*Instructions for the task:* Using the entries below, write out the line with "die_h_um = 43", the line with "synth-seq-cells = 4", and every line in between, exactly as each is written.

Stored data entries
[config.mk]
export PLATFORM = sky130hd
export DESIGN_NAME = flow_ctrl
export DESIGN_NICKNAME = d
export VERILOG_FILES = /design/src/design/flow_ctrl.sv
export VERILOG_INCLUDE_DIRS = /design/src /design/src/design
export SDC_FILE = /design/constraint.sdc
export NUM_CORES = 1
export LEC_CHECK = 0
export BUFFER_PORTS_ARGS = -buffer_cell sky130_fd_sc_hd__buf_2
export CORE_AREA = 2 2 39 41
export CTS_CLUSTER_SIZE = 14
export DETAILED_ROUTE_END_ITERATION = 6
export DIE_AREA = 0 0 41 43
export PLACE_DENSITY = 0.37
export SETUP_SLACK_MARGIN = 0.5
export SLEW_MARGIN = 5
export SYNTH_ARGS = -nofsm -noshare
export SYNTH_HDL_FRONTEND = slang
export SYNTH_SLANG_ARGS = --single-unit
[constraint.sdc]
create_clock -name clk_i -period 1.8 [get_ports clk_i]
set_clock_uncertainty 0.2 [all_clocks]
set_input_delay 0.09 -clock clk_i [delete_from_list [all_inputs] [get_ports clk_i]]
set_output_delay 0.09 -clock clk_i [all_outputs]
set_load 0.05 [all_outputs]
[src/design/simd_alu_macros.svh]
// sizing constants for the packed-SIMD ALU
// lane geometry is fixed at four 8-bit lanes, queue depths must be 2 or more
`ifndef SIMD_ALU_MACROS_SVH
`define SIMD_ALU_MACROS_SVH

////////////////////////////////////////////////////////////////////////////
// datapath geometry
////////////////////////////////////////////////////////////////////////////

// full operand and result width
`define SIMD_XLEN 32
// narrowest lane, VEC8 mode
`define SIMD_LANE_W 8
// narrow lanes per word
`define SIMD_NUM_LANES 4

////////////////////////////////////////////////////////////////////////////
// queues and credits
////////////////////////////////////////////////////////////////////////////

// input queue, also the upstream credit count after reset
`define SIMD_IN_DEPTH 4
// output queue
`define SIMD_OUT_DEPTH 4
// downstream credits held after reset
`define SIMD_OUT_CREDITS 2

`endif

[src/design/flow_ctrl.sv]
// issue and output control where stages never stall so issue reserves queue space
// a receiver must never return more credits than it was given
`include "simd_alu_macros.svh"

module flow_ctrl (
  input  logic                                   clk_i,
  input  logic                                   rst_n_i,
  input  logic                                   in_empty_i,
  input  logic [$clog2(`SIMD_OUT_DEPTH+1)-1:0]   out_count_i,
  input  logic                                   out_empty_i,
  input  logic                                   s2_valid_i,
  input  logic                                   rsp_credit_i,
  output logic                                   issue_o,
  output logic                                   out_pop_o
);

  localparam int unsigned CRW = $clog2(`SIMD_OUT_CREDITS + 1);

  // items between issue and the write into the output queue (0 to 2)
  logic [1:0]     inflight;
  // downstream credits on hand
  logic [CRW-1:0] credits;

  ////////////////////////////////////////////////////////////////////////////
  // issue side
  ////////////////////////////////////////////////////////////////////////////

  // space already taken plus space promised must leave room for one more
  assign issue_o = !in_empty_i && ((out_count_i + inflight) < `SIMD_OUT_DEPTH);

  always_ff @(posedge clk_i or negedge rst_n_i) begin
    if (!rst_n_i) begin
      inflight <= '0;
    end else begin
      case ({issue_o, s2_valid_i})
        2'b10:   inflight <= inflight + 1'b1;
        2'b01:   inflight <= inflight - 1'b1;
        default: ;
      endcase
    end
  end

  ////////////////////////////////////////////////////////////////////////////
  // output side
  ////////////////////////////////////////////////////////////////////////////

  // a result leaves only when the receiver has room for it
  assign out_pop_o = !out_empty_i && (credits != '0);

  always_ff @(posedge clk_i or negedge rst_n_i) begin
    if (!rst_n_i) begin
      credits <= CRW'(`SIMD_OUT_CREDITS);
    end else begin
      case ({rsp_credit_i, out_pop_o})
        2'b10:   credits <= credits + 1'b1;
        2'b01:   credits <= credits - 1'b1;
        default: ;
      endcase
    end
  end

  // receiver handed back more credits than results it got
  a_credit_max: assert property (@(posedge clk_i) disable iff (!rst_n_i)
    credits <= `SIMD_OUT_CREDITS)
    else $error("downstream credit overflow");

  // every in-flight item already owns a slot in the output queue
  a_reserve_fits: assert property (@(posedge clk_i) disable iff (!rst_n_i)
    (out_count_i + inflight) <= `SIMD_OUT_DEPTH)
    else $error("output queue overbooked by in-flight items");

endmodule

==> Yosys cells after proc, flatten, opt, wreduce, memory -nomap -nowiden <==
Index checks and enable logic that the tools add are counted.
{ "totals": {"wordCells": 21, "inputBits": 9, "output_inout_bits": 2, "ff_bits": 4} }
{ "op_classes": {"order_cmp": 1, "reduce_logical": 7, "addsub": 5, "n_eq_ne": 4, "n_mux": 2} }
{ "op_table": {"columns": ["operator", "n"], "rows": [
  ["$pmux 2 s2", 2],
  ["$reduce_bool 2->1", 3],
  ["$add 2x1->2 const B", 2],
  ["$add 3x2->4", 1],
  ["$eq 2x1->1 const B", 2],
  ["$eq 2x2->1 const B", 2],
  ["$lt 4x3->1 const B", 1],
  ["$sub 2x1->2 const B", 2],
  ["$logic_and 1x1->1", 2],
  ["$logic_not 1->1", 2]
]} }

==> Depth between registers and ports, before layout <==
Gate-level depths: netlist of run 1.
{ "logic_depth": {"word_depth": 5, "mapped_depth": 7, "depth_no_buf": 7} }

==> Worst setup path after synthesis of run 1 <==
OpenSTA, ideal clock, no wires.
{ "synth_timing": {"path_type": "flip-flop to flip-flop", "startpoint": "reg credits[1]", "endpoint": "reg credits[1]", "n_path_buf": 0, "required_ns": 1.525, "slack_ns": -0.376, "setup_ns": 0.075, "path_stages_with_launch": 6, "t_arrival_ns": 1.902, "period_less_slack_ns": 2.176, "path_cell_list": "dfstp_2 > nor2_1 > nor2_1 > ha_1 > nor2_1 > xor2_1"} }
{ "synth_via": {"elab_chain_cells": 4, "word_cells_on_any_way": 8, "cone_classes": "add/sub: 2; eq/ne: 2; mux: 1; reduce/logical: 3"} }
{ "synth_lines": {"columns": ["element", "line_no", "text"], "rows": [
  ["start, declared", "flow_ctrl.sv:22", "logic [CRW-1:0] credits;"],
  ["start signal, assigned", "flow_ctrl.sv:52", "credits <= CRW'(`SIMD_OUT_CREDITS);"],
  ["start signal, assigned", "flow_ctrl.sv:55", "2'b10: credits <= credits + 1'b1;"],
  ["start signal, assigned", "flow_ctrl.sv:56", "2'b01: credits <= credits - 1'b1;"],
  ["$reduce_bool 2->1 *", "flow_ctrl.sv:48", "assign out_pop_o = !out_empty_i && (credits != '0);"],
  ["$logic_and 1x1->1 *", "flow_ctrl.sv:48", null],
  ["named net out_pop_o", "flow_ctrl.sv:14", "output logic out_pop_o"],
  ["$eq 2x1->1 / $eq 2x2->1 (equally long branches)", "flow_ctrl.sv:54", "case ({rsp_credit_i, out_pop_o})"],
  ["$pmux 2 s2 / $reduce_bool 2->1 (equally long branches)", null, null]
]} }
The timed path passes the listed nets; every way through them passes the cells marked *.
A chain may end at the register's enable or synchronous reset.

==> Final worst setup path of run 1 <==
{ "layout_timing": {"startpoint": "reg inflight[1]", "endpoint": "reg inflight[1]"} }
{ "layout_via": {"elab_chain_cells": 5, "word_cells_on_any_way": 9, "cone_classes": "add/sub: 3; order compare: 1; eq/ne: 2; mux: 1; reduce/logical: 2"} }
{ "layout_lines": {"columns": ["element", "line_no", "text"], "rows": [
  ["start, declared", "flow_ctrl.sv:20", "logic [1:0] inflight;"],
  ["start signal, assigned", "flow_ctrl.sv:36", "2'b10: inflight <= inflight + 1'b1;"],
  ["start signal, assigned", "flow_ctrl.sv:37", "2'b01: inflight <= inflight - 1'b1;"],
  ["$add 3x2->4", "flow_ctrl.sv:29", "assign issue_o = !in_empty_i && ((out_count_i + inflight) < `SIMD_OUT_DEPTH);"],
  ["$lt 4x3->1 (no source line)", null, null],
  ["$logic_and 1x1->1", "flow_ctrl.sv:29", null],
  ["$eq 2x1->1 / $eq 2x2->1 (equally long branches)", "flow_ctrl.sv:35", "case ({issue_o, s2_valid_i})"],
  ["$pmux 2 s2 / $reduce_bool 2->1 (equally long branches)", null, null]
]} }
Several ways; a longest one is shown, not always the timed one.

==> flow_summary.ini, run 1 <==
[status]
status = finished, violations left
violations = hold timing

[sta]
holdWs_ns = -0.00143
tightest_slew_ns = 0.192
slew_headroom = 0.872
fmax_mhz = 611
period_share = 0.909
setup_viol = 0
final_max_slew_viol_count = 0
setup_tns_ns = 0
hold_viol = 1
fin_crit_ns = 1.64
rsz0062_at_grt = true

[clocking]
worstSkewPairLatency_ns = 0.23
cts_buffers = 3
tritoncts = yes
clkTransAtPathRegs_ns = 0.04
clock_path_buffers = 2
cts.sink_count = 4
htreeDepth = 1
clock-root-buffer = clkbuf_4
cts_hold_buf = 2

[cells_and_area]
final_area_um2 = 472
antenna_cells = 0
fin_cells = 55
drive_above_1_share = 0.718
syn2layout_area_growth_pct = 107
final_nets = 52
postLayoutCoreUtil = 0.341

[routing]
drtIter0Drc = 3
vias = 208
wirelength_um = 513
drc = 0
firstDrtPassIters = 2
vias_per_cell = 3.78
wl_per_cell_um = 9.33
detail-route-antenna-nets = 0

[setup_path]
crit_chain = ha_4 > nor3_4 > nand2_4 > ha_4 > xnor2_2 > nor2_1 > xor2_1
critPathCaptureType = flip-flop
worstPathArrival_ns = 1.60
slowest_delay_ns = 0.40
slowest_stage = dfrtp_1
crit_family = flip-flops
cp_common_cell = ha_4
critPathKind = reg2reg
startpoint_type = flip-flop
crit_required_ns = 1.76
cp_max_fo = 2
worst-path-stages = 7
cp_num_buf_inv = 0
reg2reg_depth = 7

[die]
design.portCount = 11
fp-row-count = 14
core_area_mm2 = 0.00138
start_util = 0.165
die_area_mm2 = 0.00176
die_h_um = 43
die_w_um = 41

[pwr]
leakage_uw = 0.000196
power.density_mw_per_mm2 = 1480
vdd_ir_drop_max_mv = 0.732

[global_routing]
overflow = 0
grtUsageTotal = 0.0847
grt_pass1_wl_um = 883
first_global_vias = 237
grt_start_max_net_pins = 4
antenna_found_initial = 0

[synthesis]
synth.avg_cell_area_um2 = 10.4
synth_cell_types = 10
synth_fp_nets = 34
netlist_area_um2 = 228
yosysTopAreaCellShare = 0.330
seq_area_frac_synth = 0.445
syn_inst = 22
synth-seq-cells = 4
yosys-top-cells-area = dfrtp_1, ha_1, xnor2_1, dfstp_2, xor2_1
yosysTopAreaCell = dfrtp_1
yosysWarnings = 0

[place]
placed_area_um2 = 354
io_buffers = 10
dp_cells = 48
gp_congestion = 0.618
hpwl_um = 369

[worst_hold_path]
min_path_cells = 3
hold_class = in2reg

[job]
drv_cap = 0
==> where the power goes <==
group	switching [uW]	leakage, uW	total (uW)	internal (uW)
logic	160	0.000136	360	199
clock network	36.7	0.0000150	120	83.1
registers	67.6	0.0000445	220	152
total	264	0.000196	699	435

*Completed exercise:*
die_h_um = 43
die_w_um = 41

[pwr]
leakage_uw = 0.000196
power.density_mw_per_mm2 = 1480
vdd_ir_drop_max_mv = 0.732

[global_routing]
overflow = 0
grtUsageTotal = 0.0847
grt_pass1_wl_um = 883
first_global_vias = 237
grt_start_max_net_pins = 4
antenna_found_initial = 0

[synthesis]
synth.avg_cell_area_um2 = 10.4
synth_cell_types = 10
synth_fp_nets = 34
netlist_area_um2 = 228
yosysTopAreaCellShare = 0.330
seq_area_frac_synth = 0.445
syn_inst = 22
synth-seq-cells = 4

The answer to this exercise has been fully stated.